A helicopter is ascending vertically with a speed of 5.60m/s. At a hight of 115m above the earth, a package is dropped from a window. How much time does it take for the package to reach the ground.
From Vf = Vo - 9.8t, 5.6 = 0 - 9.8t or t = .571sec. to zero verical velocity and maximum height.
From h = Vot - 4.9t^2, h = .56(.571) - 4.9(.571)^2 or h = 1.597 m upward from the 115m drop point for a total height of 116.56m.
Again, from h = Vot + 4.9t^2, the time to reach the ground derives from
116.56 = 0(t) + 4.9t^2 or t = 4.85 sec.
To find the time it takes for the package to reach the ground, we can use the equation of motion for an object in free fall.
The equation to calculate the time taken by an object in free fall is given by:
h = (1/2) * g * t^2
Where:
h is the height from which the object is dropped (115m in this case)
g is the acceleration due to gravity (approximately 9.8 m/s^2)

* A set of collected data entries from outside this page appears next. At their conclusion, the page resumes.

## src/hdl/aer_settings.svh

```systemverilog
`ifndef AER_SETTINGS_SVH
`define AER_SETTINGS_SVH

// Pixels per row/column of the sensor array
`define AER_ARRAY_PIXELS 4

// Pixels per side of one level-0 group
`define AER_GROUP_SIZE 2

// Groups per side and in total
`define AER_GROUPS_PER_SIDE 2
`define AER_NUM_GROUPS 4

// Event polarities per pixel, bit 0 is ON and bit 1 is OFF
`define AER_POLARITY 2

// Global coordinate width and local address width inside a group
`define AER_ADDR_W 2
`define AER_LVL_ADD 1

`endif

```

## src/hdl/aer_pkg.sv

```systemverilog
`default_nettype none

`include "aer_settings.svh"

package aer_pkg;

    // One bit per event polarity
    typedef logic [`AER_POLARITY-1:0] polarity_t;

    // Global x or y coordinate of a pixel
    typedef logic [`AER_ADDR_W-1:0] addr_t;

    // Group number in row-major order
    typedef logic [1:0] group_idx_t;

    // Root arbiter states
    typedef enum logic [0:0] {
        ROOT_IDLE,
        ROOT_SERVE
    } root_state_t;

endpackage

`default_nettype wire

```

## src/hdl/pixel_event_latch.sv

```systemverilog
`default_nettype none

`include "aer_settings.svh"

module pixel_event_latch (
    input  wire logic clk_i,
    input  wire logic rst_i,
    input  wire aer_pkg::polarity_t [`AER_ARRAY_PIXELS-1:0][`AER_ARRAY_PIXELS-1:0] event_i,
    input  wire logic [`AER_ARRAY_PIXELS-1:0][`AER_ARRAY_PIXELS-1:0] ack_i,
    output aer_pkg::polarity_t [`AER_ARRAY_PIXELS-1:0][`AER_ARRAY_PIXELS-1:0] pend_o
);

    aer_pkg::polarity_t [`AER_ARRAY_PIXELS-1:0][`AER_ARRAY_PIXELS-1:0] pend_q;

    // The acknowledge clears the held bits first so that a strobe in the
    // same cycle survives and is read out later
    always_ff @(posedge clk_i) begin
        if (rst_i) begin
            pend_q <= '0;
        end else begin
            for (int row = 0; row < `AER_ARRAY_PIXELS; row++) begin
                for (int col = 0; col < `AER_ARRAY_PIXELS; col++) begin
                    if (ack_i[row][col]) begin
                        pend_q[row][col] <= event_i[row][col];
                    end else begin
                        pend_q[row][col] <= pend_q[row][col] | event_i[row][col];
                    end
                end
            end
        end
    end

    assign pend_o = pend_q;

endmodule

`default_nettype wire

```

## src/hdl/pixel_level.sv

```systemverilog
`default_nettype none

`include "aer_settings.svh"

module pixel_level #(
    parameter int GROUP_SIZE = 2,
    parameter int Lvl_ADD    = 1
) (
    input  wire logic clk_i,
    input  wire logic rst_i,
    input  wire logic enable_i,
    input  wire aer_pkg::polarity_t [GROUP_SIZE-1:0][GROUP_SIZE-1:0] req_i,
    input  wire logic [GROUP_SIZE-1:0][GROUP_SIZE-1:0] mask_i,
    output logic req_o,
    output logic [GROUP_SIZE-1:0][GROUP_SIZE-1:0] gnt_o,
    output logic [Lvl_ADD-1:0] x_add_o,
    output logic [Lvl_ADD-1:0] y_add_o,
    output logic active_o,
    output logic grp_release_o
);

    localparam int NUM_PIX = GROUP_SIZE * GROUP_SIZE;
    localparam int IDX_W   = 2 * Lvl_ADD;

    logic [NUM_PIX-1:0] raw_flat;
    logic [NUM_PIX-1:0] pend_flat;
    logic [NUM_PIX-1:0] others;
    logic [IDX_W-1:0]   last_q;
    logic [IDX_W-1:0]   sel_idx;
    logic               sel_found;
    logic               hold_off;
    logic               grant_on;

    // Index is row * GROUP_SIZE + col, so the low half is x and the high half y
    for (genvar row = 0; row < GROUP_SIZE; row++) begin : g_row
        for (genvar col = 0; col < GROUP_SIZE; col++) begin : g_col
            assign raw_flat[row*GROUP_SIZE+col]  = |req_i[row][col];
            assign pend_flat[row*GROUP_SIZE+col] = raw_flat[row*GROUP_SIZE+col]
                                                   & ~mask_i[row][col];
            assign gnt_o[row][col] = grant_on && (sel_idx == IDX_W'(row*GROUP_SIZE+col));
        end
    end

    // Search starts just after the pixel served last
    always_comb begin
        logic [IDX_W-1:0] idx;
        sel_idx   = '0;
        sel_found = 1'b0;
        for (int i = 1; i <= NUM_PIX; i++) begin
            idx = last_q + IDX_W'(i);
            if (!sel_found && pend_flat[idx]) begin
                sel_idx   = idx;
                sel_found = 1'b1;
            end
        end
    end

    // Nothing is granted while an acknowledge for this group is still in flight
    assign hold_off = |mask_i;
    assign grant_on = enable_i && sel_found && !hold_off;

    assign others        = pend_flat & ~(NUM_PIX'(1) << sel_idx);
    assign grp_release_o = grant_on && !(|others);

    assign x_add_o  = sel_idx[Lvl_ADD-1:0];
    assign y_add_o  = sel_idx[IDX_W-1:Lvl_ADD];
    assign req_o    = |pend_flat;
    assign active_o = |raw_flat;

    always_ff @(posedge clk_i) begin
        if (rst_i) begin
            last_q <= '1;
        end else if (grant_on) begin
            last_q <= sel_idx;
        end
    end

endmodule

`default_nettype wire

```

## src/hdl/pixel_groups_l0.sv

```systemverilog
`default_nettype none

`include "aer_settings.svh"

module pixel_groups_l0 (
    input  wire logic clk_i,
    input  wire logic rst_i,
    input  wire aer_pkg::polarity_t [`AER_ARRAY_PIXELS-1:0][`AER_ARRAY_PIXELS-1:0] set_i,
    input  wire logic [`AER_ARRAY_PIXELS-1:0][`AER_ARRAY_PIXELS-1:0] mask_i,
    input  wire logic [`AER_GROUPS_PER_SIDE-1:0][`AER_GROUPS_PER_SIDE-1:0] gnt_top_i,
    output logic [`AER_GROUPS_PER_SIDE-1:0][`AER_GROUPS_PER_SIDE-1:0] req_o,
    output logic grp_release_o,
    output logic [`AER_GROUP_SIZE-1:0][`AER_GROUP_SIZE-1:0] gnt_o,
    output logic [`AER_LVL_ADD-1:0] x_add_o,
    output logic [`AER_LVL_ADD-1:0] y_add_o,
    output logic active_o
);

    aer_pkg::polarity_t [`AER_NUM_GROUPS-1:0][`AER_GROUP_SIZE-1:0][`AER_GROUP_SIZE-1:0] set_group;
    logic [`AER_NUM_GROUPS-1:0][`AER_GROUP_SIZE-1:0][`AER_GROUP_SIZE-1:0] mask_group;
    logic [`AER_NUM_GROUPS-1:0][`AER_GROUP_SIZE-1:0][`AER_GROUP_SIZE-1:0] gnt_temp;
    logic [`AER_NUM_GROUPS-1:0][`AER_LVL_ADD-1:0] x_add_temp;
    logic [`AER_NUM_GROUPS-1:0][`AER_LVL_ADD-1:0] y_add_temp;
    logic [`AER_NUM_GROUPS-1:0] active_temp;
    logic [`AER_NUM_GROUPS-1:0] release_temp;

    for (genvar grp = 0; grp < `AER_NUM_GROUPS; grp++) begin : g_group
        localparam int BASE_ROW = (grp / `AER_GROUPS_PER_SIDE) * `AER_GROUP_SIZE;
        localparam int BASE_COL = (grp % `AER_GROUPS_PER_SIDE) * `AER_GROUP_SIZE;

        // Slice this group's pixels out of the full array
        for (genvar row = 0; row < `AER_GROUP_SIZE; row++) begin : g_row
            for (genvar col = 0; col < `AER_GROUP_SIZE; col++) begin : g_col
                assign set_group[grp][row][col]  = set_i[BASE_ROW+row][BASE_COL+col];
                assign mask_group[grp][row][col] = mask_i[BASE_ROW+row][BASE_COL+col];
            end
        end

        pixel_level #(
            .GROUP_SIZE(`AER_GROUP_SIZE),
            .Lvl_ADD   (`AER_LVL_ADD)
        ) i_pixel_level (
            .clk_i        (clk_i),
            .rst_i        (rst_i),
            .enable_i     (gnt_top_i[grp/`AER_GROUPS_PER_SIDE][grp%`AER_GROUPS_PER_SIDE]),
            .req_i        (set_group[grp]),
            .mask_i       (mask_group[grp]),
            .req_o        (req_o[grp/`AER_GROUPS_PER_SIDE][grp%`AER_GROUPS_PER_SIDE]),
            .gnt_o        (gnt_temp[grp]),
            .x_add_o      (x_add_temp[grp]),
            .y_add_o      (y_add_temp[grp]),
            .active_o     (active_temp[grp]),
            .grp_release_o(release_temp[grp])
        );
    end

    assign active_o = |active_temp;

    // The root grant is one-hot, so at most one group drives the outputs
    always_comb begin
        gnt_o         = '0;
        x_add_o       = '0;
        y_add_o       = '0;
        grp_release_o = 1'b0;
        for (int grp = 0; grp < `AER_NUM_GROUPS; grp++) begin
            if (gnt_top_i[grp/`AER_GROUPS_PER_SIDE][grp%`AER_GROUPS_PER_SIDE]) begin
                gnt_o         = gnt_temp[grp];
                x_add_o       = x_add_temp[grp];
                y_add_o       = y_add_temp[grp];
                grp_release_o = release_temp[grp];
            end
        end
    end

endmodule

`default_nettype wire

```

## src/hdl/group_root_arbiter.sv

```systemverilog
`default_nettype none

`include "aer_settings.svh"

module group_root_arbiter (
    input  wire logic clk_i,
    input  wire logic rst_i,
    input  wire logic [`AER_GROUPS_PER_SIDE-1:0][`AER_GROUPS_PER_SIDE-1:0] req_i,
    input  wire logic grp_release_i,
    output logic [`AER_GROUPS_PER_SIDE-1:0][`AER_GROUPS_PER_SIDE-1:0] gnt_o,
    output aer_pkg::group_idx_t grp_idx_o,
    output logic gnt_valid_o
);

    aer_pkg::root_state_t       state_q;
    aer_pkg::group_idx_t        last_q;
    aer_pkg::group_idx_t        next_idx;
    logic                       next_found;
    logic [`AER_NUM_GROUPS-1:0] req_flat;
    logic [`AER_NUM_GROUPS-1:0] gnt_q;

    for (genvar grp = 0; grp < `AER_NUM_GROUPS; grp++) begin : g_flat
        assign req_flat[grp] = req_i[grp/`AER_GROUPS_PER_SIDE][grp%`AER_GROUPS_PER_SIDE];
        assign gnt_o[grp/`AER_GROUPS_PER_SIDE][grp%`AER_GROUPS_PER_SIDE] = gnt_q[grp];
    end

    // Round-robin pick starts after the group served last
    always_comb begin
        aer_pkg::group_idx_t idx;
        next_idx   = last_q;
        next_found = 1'b0;
        for (int i = 1; i <= `AER_NUM_GROUPS; i++) begin
            idx = last_q + aer_pkg::group_idx_t'(i);
            if (!next_found && req_flat[idx]) begin
                next_idx   = idx;
                next_found = 1'b1;
            end
        end
    end

    always_ff @(posedge clk_i) begin
        if (rst_i) begin
            state_q   <= aer_pkg::ROOT_IDLE;
            gnt_q     <= '0;
            grp_idx_o <= '0;
            last_q    <= aer_pkg::group_idx_t'(`AER_NUM_GROUPS - 1);
        end else begin
            unique case (state_q)
                aer_pkg::ROOT_IDLE: begin
                    if (next_found) begin
                        gnt_q           <= '0;
                        gnt_q[next_idx] <= 1'b1;
                        grp_idx_o       <= next_idx;
                        last_q          <= next_idx;
                        state_q         <= aer_pkg::ROOT_SERVE;
                    end
                end
                aer_pkg::ROOT_SERVE: begin
                    if (grp_release_i) begin
                        gnt_q   <= '0;
                        state_q <= aer_pkg::ROOT_IDLE;
                    end
                end
                default: begin
                    gnt_q   <= '0;
                    state_q <= aer_pkg::ROOT_IDLE;
                end
            endcase
        end
    end

    assign gnt_valid_o = (state_q == aer_pkg::ROOT_SERVE);

endmodule

`default_nettype wire

```

## src/hdl/aer_address_encoder.sv

```systemverilog
`default_nettype none

`include "aer_settings.svh"

module aer_address_encoder (
    input  wire logic clk_i,
    input  wire logic rst_i,
    input  wire logic gnt_valid_i,
    input  wire aer_pkg::group_idx_t grp_idx_i,
    input  wire logic [`AER_GROUP_SIZE-1:0][`AER_GROUP_SIZE-1:0] local_gnt_i,
    input  wire logic [`AER_LVL_ADD-1:0] x_add_i,
    input  wire logic [`AER_LVL_ADD-1:0] y_add_i,
    input  wire aer_pkg::polarity_t [`AER_ARRAY_PIXELS-1:0][`AER_ARRAY_PIXELS-1:0] pend_i,
    output logic aer_valid_o,
    output aer_pkg::addr_t aer_x_o,
    output aer_pkg::addr_t aer_y_o,
    output aer_pkg::polarity_t aer_pol_o,
    output logic [`AER_ARRAY_PIXELS-1:0][`AER_ARRAY_PIXELS-1:0] ack_o,
    output logic [`AER_ARRAY_PIXELS-1:0][`AER_ARRAY_PIXELS-1:0] mask_o
);

    aer_pkg::addr_t     grp_row;
    aer_pkg::addr_t     grp_col;
    aer_pkg::addr_t     x_glb;
    aer_pkg::addr_t     y_glb;
    aer_pkg::polarity_t pol;
    logic               fire;
    logic [`AER_ARRAY_PIXELS-1:0][`AER_ARRAY_PIXELS-1:0] ack_q;

    assign grp_row = aer_pkg::addr_t'(grp_idx_i / `AER_GROUPS_PER_SIDE);
    assign grp_col = aer_pkg::addr_t'(grp_idx_i % `AER_GROUPS_PER_SIDE);
    assign x_glb   = aer_pkg::addr_t'(grp_col * `AER_GROUP_SIZE) + aer_pkg::addr_t'(x_add_i);
    assign y_glb   = aer_pkg::addr_t'(grp_row * `AER_GROUP_SIZE) + aer_pkg::addr_t'(y_add_i);
    assign pol     = pend_i[y_glb][x_glb];

    // A pixel whose acknowledge is still travelling to the latch is not read again
    assign fire = gnt_valid_i && (|local_gnt_i) && !ack_q[y_glb][x_glb];

    always_ff @(posedge clk_i) begin
        if (rst_i) begin
            aer_valid_o <= 1'b0;
            ack_q       <= '0;
        end else begin
            aer_valid_o <= fire;
            ack_q       <= '0;
            if (fire) begin
                ack_q[y_glb][x_glb] <= 1'b1;
            end
        end
    end

    always_ff @(posedge clk_i) begin
        if (fire) begin
            aer_x_o   <= x_glb;
            aer_y_o   <= y_glb;
            aer_pol_o <= pol;
        end
    end

    assign ack_o  = ack_q;
    assign mask_o = ack_q;

endmodule

`default_nettype wire

```

## src/hdl/aer_readout_top.sv

```systemverilog
`default_nettype none

`include "aer_settings.svh"

module aer_readout_top (
    input  wire logic clk_i,
    input  wire logic rst_i,
    input  wire aer_pkg::polarity_t [`AER_ARRAY_PIXELS-1:0][`AER_ARRAY_PIXELS-1:0] event_i,
    output logic aer_valid_o,
    output aer_pkg::addr_t aer_x_o,
    output aer_pkg::addr_t aer_y_o,
    output aer_pkg::polarity_t aer_pol_o,
    output logic active_o
);

    aer_pkg::polarity_t [`AER_ARRAY_PIXELS-1:0][`AER_ARRAY_PIXELS-1:0] pend;
    logic [`AER_ARRAY_PIXELS-1:0][`AER_ARRAY_PIXELS-1:0] ack_map;
    logic [`AER_ARRAY_PIXELS-1:0][`AER_ARRAY_PIXELS-1:0] mask_map;
    logic [`AER_GROUPS_PER_SIDE-1:0][`AER_GROUPS_PER_SIDE-1:0] grp_req;
    logic [`AER_GROUPS_PER_SIDE-1:0][`AER_GROUPS_PER_SIDE-1:0] grp_gnt;
    logic [`AER_GROUP_SIZE-1:0][`AER_GROUP_SIZE-1:0] local_gnt;
    logic [`AER_LVL_ADD-1:0] x_add;
    logic [`AER_LVL_ADD-1:0] y_add;
    logic                    grp_release;
    logic                    gnt_valid;
    aer_pkg::group_idx_t     grp_idx;

    pixel_event_latch i_latch (
        .clk_i  (clk_i),
        .rst_i  (rst_i),
        .event_i(event_i),
        .ack_i  (ack_map),
        .pend_o (pend)
    );

    pixel_groups_l0 i_groups (
        .clk_i        (clk_i),
        .rst_i        (rst_i),
        .set_i        (pend),
        .mask_i       (mask_map),
        .gnt_top_i    (grp_gnt),
        .req_o        (grp_req),
        .grp_release_o(grp_release),
        .gnt_o        (local_gnt),
        .x_add_o      (x_add),
        .y_add_o      (y_add),
        .active_o     (active_o)
    );

    group_root_arbiter i_root (
        .clk_i        (clk_i),
        .rst_i        (rst_i),
        .req_i        (grp_req),
        .grp_release_i(grp_release),
        .gnt_o        (grp_gnt),
        .grp_idx_o    (grp_idx),
        .gnt_valid_o  (gnt_valid)
    );

    aer_address_encoder i_encoder (
        .clk_i      (clk_i),
        .rst_i      (rst_i),
        .gnt_valid_i(gnt_valid),
        .grp_idx_i  (grp_idx),
        .local_gnt_i(local_gnt),
        .x_add_i    (x_add),
        .y_add_i    (y_add),
        .pend_i     (pend),
        .aer_valid_o(aer_valid_o),
        .aer_x_o    (aer_x_o),
        .aer_y_o    (aer_y_o),
        .aer_pol_o  (aer_pol_o),
        .ack_o      (ack_map),
        .mask_o     (mask_map)
    );

endmodule

`default_nettype wire

```

## config.mk

```make
export PLATFORM = sky130hd
export DESIGN_NAME = aer_readout_top
export DESIGN_NICKNAME = d
export VERILOG_FILES = /design/src/hdl/aer_pkg.sv /design/src/hdl/pixel_event_latch.sv /design/src/hdl/pixel_level.sv /design/src/hdl/pixel_groups_l0.sv /design/src/hdl/group_root_arbiter.sv /design/src/hdl/aer_address_encoder.sv /design/src/hdl/aer_readout_top.sv
export VERILOG_INCLUDE_DIRS = /design/src /design/src/hdl
export SDC_FILE = /design/constraint.sdc
export NUM_CORES = 1
export LEC_CHECK = 0
export ABC_AREA = 1
export BUFFER_PORTS_ARGS = -buffer_cell sky130_fd_sc_hd__buf_2
export CAP_MARGIN = 20
export CORE_MARGIN = 2
export CORE_UTILIZATION = 56
export DETAILED_ROUTE_END_ITERATION = 6
export GPL_TIMING_DRIVEN = 1
export PLACE_DENSITY = 0.78
export SYNTH_ARGS = -nofsm -noshare
export SYNTH_HDL_FRONTEND = slang
export SYNTH_HIERARCHICAL = 1
export SYNTH_SLANG_ARGS = --single-unit
```

## constraint.sdc

```tcl
create_clock -name clk_i -period 2.6 [get_ports clk_i]
set_input_delay 0.13 -clock clk_i [delete_from_list [all_inputs] [get_ports clk_i]]
set_output_delay 0.13 -clock clk_i [all_outputs]
set_load 0.01 [all_outputs]
```

; ---- Yosys cells after proc, flatten, opt, wreduce, memory -nomap -nowiden
; Cells that the tools add are included.
[op_classes]
bitwise = 58
shifts = 4
reduce_logical = 109
n_eq_ne = 14
addsub = 17
n_lt_le_gt_ge = 26
muxes = 132
[op_table]
columns = operator, n
row1 = 2-bit two-way mux, 37
row2 = "2-bit by 3-bit < comparator with 1-bit output, second input constant", 23
row3 = 1-bit two-way mux, 57
row4 = 4-bit OR reduction, 13
row5 = 1-bit logical AND, 48
row6 = 1-bit binary-select mux with 2-bit select, 21
row7 = 2-bit OR reduction, 17
row8 = 4-bit two-way mux, 8
row9 = 2-bit bitwise OR, 16
row10 = 32-bit OR reduction, 1
row11 = 1-bit zero test, 24
row12 = "2-bit adder, second input constant", 10
row13 = 1-bit inverter, 18
row14 = 1-bit AND, 16
row15 = 4-bit AND, 4
row16 = 8-bit binary-select mux with 2-bit select, 1
row17 = "2-bit == test, second input constant", 8
row18 = 4-bit inverter, 4
row19 = "1-bit by 2-bit left shift with 4-bit output, first input constant", 4
row20 = "2-bit by 1-bit adder with 2-bit output, second input constant", 5
row21 = 4-bit binary-select mux with 2-bit select, 1
row22 = 4-bit demux with 2-bit select, 1
row23 = "2-bit by 1-bit == test with 1-bit output, second input constant", 4
row24 = 2-bit zero test, 4
row25 = other kinds (10), 15
[word_totals]
reg_bits = 72
inputBits = 34
out_inout_bits = 8
word_cells = 392

; ---- Longest topological paths before layout
; Gate-level depths: netlist of the first run.
[logic_depth]
ltp_word = 27
mapped_depth = 27
mapped_depth_nobuf = 24

; ---- By module
; The synthesis of the first run kept the hierarchy.
[by_module_without_submodules]
columns = mod, cells_per_inst, n_inst, seq_area_each_um2, area_each_um2
row1 = pixel_level, 116, 4, 40.0, 638.1
row2 = aer_address_encoder, 175, 1, 520.5, 1365.1
row3 = pixel_event_latch, 147, 1, 640.6, 1134.8
row4 = group_root_arbiter, 107, 1, 180.2, 760.7
row5 = pixel_groups_l0, 63, 1, 0.0, 281.5

; ---- Least setup slack after synthesis of the first run
; Ideal clock, no wire load.
[synth_timing]
path_type = reg2reg
from = reg i_groups.g_group[2].i_pixel_level.last_q[0]
to = reg i_encoder.aer_pol_o[0], enable pin
path_stages_with_launch = 25
setup_time_ns = 0.350
t_required_ns = 2.250
arrival_ns = 2.327
path_buffers = 2
path_slack_ns = -0.077
synth_period_minus_slack_ns = 2.677
path_cell_list = dfxtp_1 buf_6 inv_8 nand2_1 nand2_4 inv_4 nand3_4 nand2_4 nand2_4 nor2_4 nand3_1 nand2_2 inv_1 a21oi_1 nand2_1 nand2_1 buf_6 inv_4 nand2_1 nand2_1 nand2_1 nand3_1 nand2_1 nand3_1 nor2_1
[synth_lines]
columns = element, line
row1 = "start, declared", pixel_level.sv:28  ; logic [IDX_W-1:0] last_q;
row2 = "start signal, assigned", pixel_level.sv:74  ; last_q <= sel_idx;
row3 = "end signal, assigned", aer_address_encoder.sv:56  ; aer_pol_o <= pol;
row4 = "end, declared", aer_address_encoder.sv:17  ; output aer_pkg::polarity_t aer_pol_o,

==> results of run 1 <==
-- cell usage after synthesis, drive strengths merged --
master and n:
nand2 356, o21ai 5, buf 31, a21oi 56, o211ai 10, nor2 115, clkinv 1, a22oi 16
o21bai 1, nand3 110, clkbuf 3, dfxtp 66, inv 162, edfxtp 6, nand4 18
-- worst max-delay path by stage --
stage                                                     start                      to  slack (ns)  depth (start not counted)
floorplan           i_groups/g_group[2].i_pixel_level/last_q[0]  i_encoder/aer_pol_o[0]        0.01                         24
global placement    i_groups/g_group[0].i_pixel_level/last_q[0]  i_encoder/aer_pol_o[0]       -0.23                         21
detailed placement  i_groups/g_group[0].i_pixel_level/last_q[0]  i_encoder/aer_pol_o[0]       -0.29                         21
CTS                 i_groups/g_group[2].i_pixel_level/last_q[0]      i_encoder/ack_o[3]       -0.07                         25
global route        i_groups/g_group[2].i_pixel_level/last_q[0]      i_encoder/ack_o[7]       -0.39                         22
finish              i_groups/g_group[2].i_pixel_level/last_q[0]      i_encoder/ack_o[1]       -0.26                         22
-- layer usage --
metal | routed length (um) | part of all wire | GRT usage | vias to the layer above
li1 | - | - | - | 3303
met1 | 7330 | 0.38 | 0.384 | 3085
met2 | 9440 | 0.48 | 0.534 | 372
met3 | 1500 | 0.077 | 0.0639 | 124
met4 | 1190 | 0.061 | 0.161 | 0
met5 | 0 | 0 | 0 | -
-- state kept, by name (all words and copies together) (netlist names), 2 cells and up --
name and count:
i_groups/g_group.i_pixel_level/last_q 8, i_root/last_q 2, i_root/gnt_o 4, i_encoder/ack_o 16, i_encoder/aer_x_o 2, i_encoder/aer_y_o 2
i_root/grp_idx_o 2, i_latch/pend_o 32, i_encoder/aer_pol_o 2
-- cells by family (layout without fill, tap and decap cells) --
kind of cell,Yosys count,count (layout),synth area share
AOI/OAI and AO/OA,88,88,0.0840
DFF,72,72,0.246
and+or+nand+nor,599,599,0.511
buffers and inverters,197,363,0.158
-- worst reg2reg max path: cells and delay by family (launching register included) --
kind | cells | cell delay, ns
compound gates | 2 | 0.31
buf+inv | 5 | 0.63
flops | 1 | 0.33
simple gates | 15 | 1.52
-- power by group --
group / switching, mW / internal [mW] / total (mW)
combinational: 4.52 / 3.04 / 7.56
clock: 0.440 / 0.431 / 0.871
sequential: 0.291 / 1.38 / 1.67
total: 5.25 / 4.85 / 10.1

t is the time taken for the object to reach the ground
Rearranging the equation to solve for t, we get:
t = √(2h/g)
Substituting the given values, we have:
t = √(2 * 115 / 9.8)
t = √(230 / 9.8)
t = √23.47
Therefore, the time it takes for the package to reach the ground is approximately 4.84 seconds (rounded to two decimal places).
Note: This calculation assumes that air resistance is negligible.